Berghold F, Schobersberger W
Institut für Sportwissenschaften, Universität Salzburg.
Wien Med Wochenschr. 1994;144(7):125-9.
Experimental and clinical tests carried out over the last few years have brought many new and important insights into the pathophysiology of the so-called high-altitude sickness. Overall, new, scientifically proven methods for the acute therapy of various forms of high-altitude sickness have been made, which can be used for medical practice. Azetazolamide: The clinical effectiveness and the improvement of the exchange of body gases seem to be, to a large extent, scientifically proven. Dexamethasone: Several scientifically controlled studies have proven the effectiveness of dexamethasone regarding the relief of symptoms mainly concerning cerebral high-altitude oedema. Controlled studies confirm a significant reduction of symptoms, compared to placebo methods, the effects vanishing after a 12-hour therapy. Nifedipine: The prescription of nifedipine for radiologically proven high-altitude oedema often leads to a clinical improvement, to an improved oxygenation, to a reduction of the alveolar-arterial oxygen gradient, as well as the pulmonary-arterial pressure and, thus, to a great extent, leads to progrediental oedema dissolution. However, in the practice of high-altitude hiking, this therapy has its natural limits and therefore must not lead to the neglection of prophylactics, which means, consistent acclimatisation regarding the classical rules of high-altitude hiking.
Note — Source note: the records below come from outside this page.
[src/rtl/ece551_pkg.sv]
// Shared constants and types for the image-loading path.
// Sizes match the 28x28 binary input RAM.
package ece551_pkg;

    localparam int IMG_BITS  = 784;
    localparam int IN_ADDR_W = 10;

    typedef enum logic [1:0] {
        WAIT_BYTE,
        UNPACK,
        DONE
    } loader_state_t;

endpackage

[src/rtl/input_ram_loader.sv]
// Unpacks received UART bytes LSB-first into the 1-bit-wide input RAM.
// Raises load_done once NUM_BITS bits have been written.
module input_ram_loader
    import ece551_pkg::*;
#(
    parameter int NUM_BITS   = IMG_BITS,
    parameter int ADDR_WIDTH = IN_ADDR_W
) (
    input  logic                  clk,
    input  logic                  rst,
    input  logic [7:0]            rx_data,
    input  logic                  rx_rdy,
    output logic                  rx_clr_rdy,
    input  logic                  restart,
    output logic                  ram_data,
    output logic [ADDR_WIDTH-1:0] ram_addr,
    output logic                  ram_we,
    output logic                  busy,
    output logic                  load_done
);

    localparam logic [ADDR_WIDTH-1:0] LAST_ADDR = ADDR_WIDTH'(NUM_BITS - 1);

    loader_state_t         state_q, state_d;
    logic [ADDR_WIDTH-1:0] addr_q, addr_d;
    logic [7:0]            shreg_q, shreg_d;
    logic [2:0]            bitcnt_q, bitcnt_d;
    logic                  clr_q, clr_d;

    always_comb begin
        state_d  = state_q;
        addr_d   = addr_q;
        shreg_d  = shreg_q;
        bitcnt_d = bitcnt_q;
        clr_d    = 1'b0;
        // restart wins over a pending byte; that byte is taken later
        if (restart) begin
            state_d  = WAIT_BYTE;
            addr_d   = '0;
            bitcnt_d = '0;
        end else begin
            unique case (state_q)
                WAIT_BYTE: begin
                    if (rx_rdy) begin
                        shreg_d  = rx_data;
                        bitcnt_d = '0;
                        clr_d    = 1'b1;
                        state_d  = UNPACK;
                    end
                end
                UNPACK: begin
                    shreg_d  = {1'b0, shreg_q[7:1]};
                    bitcnt_d = bitcnt_q + 3'd1;
                    if (addr_q == LAST_ADDR) begin
                        state_d = DONE;
                    end else begin
                        addr_d = addr_q + ADDR_WIDTH'(1);
                        if (bitcnt_q == 3'd7) begin
                            state_d = WAIT_BYTE;
                        end
                    end
                end
                DONE: begin
                    state_d = DONE;
                end
                default: begin
                    state_d = WAIT_BYTE;
                end
            endcase
        end
    end

    always_ff @(posedge clk or posedge rst) begin
        if (rst) begin
            state_q  <= WAIT_BYTE;
            addr_q   <= '0;
            shreg_q  <= '0;
            bitcnt_q <= '0;
            clr_q    <= 1'b0;
        end else begin
            state_q  <= state_d;
            addr_q   <= addr_d;
            shreg_q  <= shreg_d;
            bitcnt_q <= bitcnt_d;
            clr_q    <= clr_d;
        end
    end

    assign ram_we     = (state_q == UNPACK);
    assign busy       = (state_q == UNPACK);
    assign ram_data   = shreg_q[0];
    assign ram_addr   = addr_q;
    assign load_done  = (state_q == DONE);
    assign rx_clr_rdy = clr_q;

endmodule

[config.mk]
export PLATFORM = sky130hd
export DESIGN_NAME = input_ram_loader
export DESIGN_NICKNAME = d
export VERILOG_FILES = /design/src/rtl/ece551_pkg.sv /design/src/rtl/input_ram_loader.sv
export SDC_FILE = /design/constraint.sdc
export NUM_CORES = 1
export LEC_CHECK = 0
export ABC_CLOCK_PERIOD_IN_PS = 1860
export CORE_MARGIN = 2
export CORE_UTILIZATION = 52
export CTS_BUF_LIST = sky130_fd_sc_hd__clkbuf_2 sky130_fd_sc_hd__clkbuf_4 sky130_fd_sc_hd__clkbuf_8
export DETAILED_ROUTE_END_ITERATION = 8
export GPL_TIMING_DRIVEN = 0
export PLACE_DENSITY = 0.77
export SYNTH_ARGS = -nofsm -noshare
export SYNTH_HDL_FRONTEND = slang
export SYNTH_SLANG_ARGS = --single-unit
export TNS_END_PERCENT = 30
[constraint.sdc]
create_clock -name clk -period 1.86 [get_ports clk]
set_clock_uncertainty 0.15 [all_clocks]
set_input_delay 0.279 -clock clk [delete_from_list [all_inputs] [get_ports clk]]
set_output_delay 0.279 -clock clk [all_outputs]
set_load 0.01 [all_outputs]
==> results.md <==
| Group | Parameter | This run |
|---|---|---|
| clock tree | Number of buffers on the longest clock path | 2 |
| setup path | Buffers & Inverters on Critical Path | 0 |
| sta | Relative slew slack | 0.390 |
| place | Half-perimeter wire length after detailed placement | 1.87 mm |
| logic synthesis | Synth cell types | 38 |
| global routing | Maximum number of pins on one net before global-route repair | 25 |
| cells and area | Utilization after layout | 0.694 |
| logic synthesis | Area share of fa/ha/maj cells after synthesis | 0.0289 |
| sta | Unrepaired setup endpoints after global routing | true |
| clock tree | Hold buffers post-CTS | 0 |
| clock tree | Clk_lat worst skew | 0.31 ns |
| clock tree | Num CTS Buffers | 3 |
| setup path | Cell at the slowest stage of the critical path | or4b_1 |
| detailed routing | Initial DRT Pass Iterations | 4 |
| die | Number of rows in the core area | 18 |
| setup path | Worst-path fanout max | 9 |
| global routing | Global-route wire length before repair | 4.64 mm |
| outcome | Status | completed |
| logic synthesis | EDFF count, synth | 0 |
| pwr | Power density relative to cell area | 652 nW/um^2 |
| place | Global placement routability congestion | 0.822 |
| detailed routing | Antenna-violating nets left | 0 |
| cells and area | Nets@finish | 170 |
| logic synthesis | Share of the synthesized netlist area taken by xor and xnor gates | 0 |
| die | Height of the die | 54.0 um |
| sta | Final number of hold-violating endpoints | 0 |
| global routing | Global routing usage summed across all routing layers | 0.221 |
| logic synthesis | Count of warnings emitted by yosys | 0 |
| die | Starting density of the core | 0.539 |
| sta | Slew of the pin with the lowest slew margin | 0.913 ns |
| global routing | Via count of the first global-routing pass | 1023 |
| clock tree | Clock sink count | 24 |
| clock tree | Clock transition at the registers of the reported paths | 0.13 ns |
| worst hold path | Classification of the worst-slack hold path | input port to asynchronous set/reset pin |
| pwr | Largest voltage drop on the vdd net | 0.497 mV |
| setup path | Cell family contributing the most delay on the critical path | simple AND/OR/NAND/NOR gates |
| logic synthesis | Number of synthesized register bits | 24 |
| cells and area | Area growth from synthesis to final layout | 28.7% |
| sta | Final cycle utilization of the critical path | 0.991 |
| setup path | Required time of the worst setup path | 1.90 ns |
| clock tree | TritonCTS clock tree | yes |
| die | Core area | 2410 sq um |
| detailed routing | Starting DRT DRC Count | 23 |
| setup path | Worst path cell trace | or4b_1 -> nor4_2 -> o311ai_1 |
| die | I/O pins | 27 |
| clock tree | CTS H-Tree Depth | 1 |
| sta | Final setup viols | 0 |
| detailed routing | DR DRC count | 0 |
| logic synthesis | Compound-gate portion of the synthesized area | 0.131 |
| die | Die W | 54.0 um |
| cells and area | Number of diodes added for antenna fixing | 0 |
| sta | Worst hold slack across all endpoints | 0.297 ns |
| setup path | Peak per-stage delay on the critical path | 0.61 ns |
| logic synthesis | Simple-Gate Fraction of Synth Area | 0.197 |
| global routing | GRT Residual Overflow | 0 |
| place | Number of buffers added on ports | 26 |
| logic synthesis | Cells after synthesis | 119 |
| logic synthesis | Average size of a mapped cell | 10.9 sq um |
| detailed routing | DR vias | 1062 |
| logic synthesis | Async S/R FF share, synth | 1.00 |
| cells and area | Share of final-layout standard cells stronger than drive strength 1 | 0.176 |
| sta | Setup TNS | 0 ns |
| cells and area | Most common cell after layout, fill and taps aside | clkdlybuf4s50_1 |
| detailed routing | Sum of routed wire length over all layers | 2.71 mm |
| clock tree | Clock tree root driver cell | clkbuf_4 |
| cells and area | Final std cell area, no fill | 1670 sq um |
| pwr | Leakage | 0.674 nW |
| setup path | Crit path launch type | flop |
| flow run | Max-cap violation count | 0 |
| detailed routing | DR WL/cell | 14.8 um |
| logic synthesis | Combinational family with the most area after synthesis | simple AND/OR/NAND/NOR gates |
| sta | Maximum clock frequency | 543 MHz |
| logic synthesis | Prevailing post-synth register cell | dfrtp_1 |
| sta | Final period demand of the worst path | 1.84 ns |
| setup path | Endpoint class of the critical path | flop |
| logic synthesis | Synthesized area | 1300 sq um |
| setup path | Crit Path Class | flop to flop |
| cells and area | Most frequent cells in the layout | clkdlybuf4s50_1 (23), dfrtp_1 (21), nor2_1 (8), mux2_2 (8), mux2_1 (7) |
| setup path | Arrival time at the worst endpoint | 1.88 ns |
| detailed routing | Vias per cell | 5.80 |
| place | Placed Area | 1600 sq um |
| logic synthesis | Synthesized Nets | 134 |
| logic synthesis | Share of cell area taken by muxes after synthesis | 0.145 |
| logic synthesis | Sequential share of the synthesized area | 0.462 |
| die | Die area | 2910 sq um |
| sta | Final-report max-slew violation count | 0 |
| global routing | Number of antenna violations at the first check in global routing | 0 |
per-stage QoR:
stage               power, mW  std cells  setup slack (ns)
floorplan               0.768        119             0.189
detailed placement      0.869        175            -0.167
CTS                      1.10        181          -0.00103
global route             1.15        183           -0.0637
finish                   1.09        183            0.0175
global placement        0.859        175            -0.125
synthesized netlist by cell type (all sizes together), types with 3 or more instances:
cell | instances | share of area
or4 | 4 | 0.023
nand2 | 3 | 0.0087
nor2 | 8 | 0.023
nand4 | 4 | 0.019
nand3b | 3 | 0.017
nor4 | 3 | 0.014
o31ai | 4 | 0.023
clkbuf | 3 | 0.0087
ha | 3 | 0.029
inv | 6 | 0.017
mux2 | 15 | 0.13
nand2b | 3 | 0.014
a21oi | 6 | 0.023
dfrtp | 24 | 0.46
worst register-to-register path: cells and delay by family, from the launching register on:
kind            cells  cell delay (ns)
compound gates      1             0.17
flops               1             0.49
simple gates        2             0.90
final cells by class:
cell class              count  area [sq um]
clock buffers               3          22.5
flip-flops and latches     24           604
fillers                   183           738
multi-input cells          84           667
inverters                   6          22.5
plain buffers               5          23.8
repair buffers             31           294
well taps                  30          37.5
power breakdown:
| part | switching (mW) | total, mW | internal, mW |
|---|---|---|---|
| combinational | 0.101 | 0.239 | 0.138 |
| clock | 0.150 | 0.226 | 0.0756 |
| sequential | 0.0412 | 0.625 | 0.584 |
| total | 0.292 | 1.09 | 0.798 |
flip-flops by register name (all words and copies together) (netlist names):
name / cells
rx_clr_rdy: 1
shreg_q: 8
state_q: 2
ram_addr: 10
bitcnt_q: 3
worst paths after layout:
path	start	slack, ns	end	cells after the start
max in group asynchronous	rst	0.64	state_q[0]	2
worst min-delay path	rst	0.30	shreg_q[1]	2
worst max register to register	ram_addr[4]	0.02	ram_addr[1]	3
min in group clk	rx_data[7]	0.36	shreg_q[7]	3
worst min register to register	shreg_q[5]	0.37	shreg_q[5]	1
worst max-delay path	ram_addr[4]	0.02	ram_addr[1]	3
metal layers:
| layer | part of all wire | vias to the layer above | track usage |
|---|---|---|---|
| li1 | - | 526 | - |
| met5 | 0 | - | 0 |
| met4 | 0.011 | 0 | 0.0708 |
| met2 | 0.47 | 33 | 0.366 |
| met3 | 0.048 | 4 | 0.0333 |
| met1 | 0.47 | 499 | 0.296 |
kinds of logic (layout without fill, tap and decap cells):
kind of cell,Yosys count,count (layout)
fa+ha+maj,3,3
mux,17,17
compound gates,24,24
simple gates,40,40
flops,24,24
buf+inv,11,45
repair_timing:
action                                  4_1_cts  5_1_grt
pin swaps                                     0        2
gates resized for setup                       6        3
cloned                                        0        0
endpoints found under the setup margin        6       11
buffers inserted                              3        2
Power figures use the tool's default switching activity.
在过去几年中进行的实验和临床测试为所谓的高原病的病理生理学带来了许多新的重要见解。总体而言,已经开发出了新的、经过科学验证的各种形式高原病急性治疗方法,可用于医疗实践。乙酰唑胺:其临床有效性以及对气体交换的改善在很大程度上似乎已得到科学验证。地塞米松:多项科学对照研究已证明地塞米松在缓解主要与脑性高原水肿有关的症状方面是有效的。对照研究证实,与安慰剂方法相比,症状有显著减轻,治疗12小时后效果消失。硝苯地平:对于经放射学证实的高原水肿,使用硝苯地平治疗通常会使临床症状改善、氧合改善、肺泡-动脉血氧梯度降低以及肺动脉压降低,从而在很大程度上使水肿逐渐消退。然而,在高原徒步旅行的实践中,这种治疗有其天然的局限性,因此绝不能导致忽视预防措施,这意味着要按照高原徒步旅行的经典规则进行持续的适应。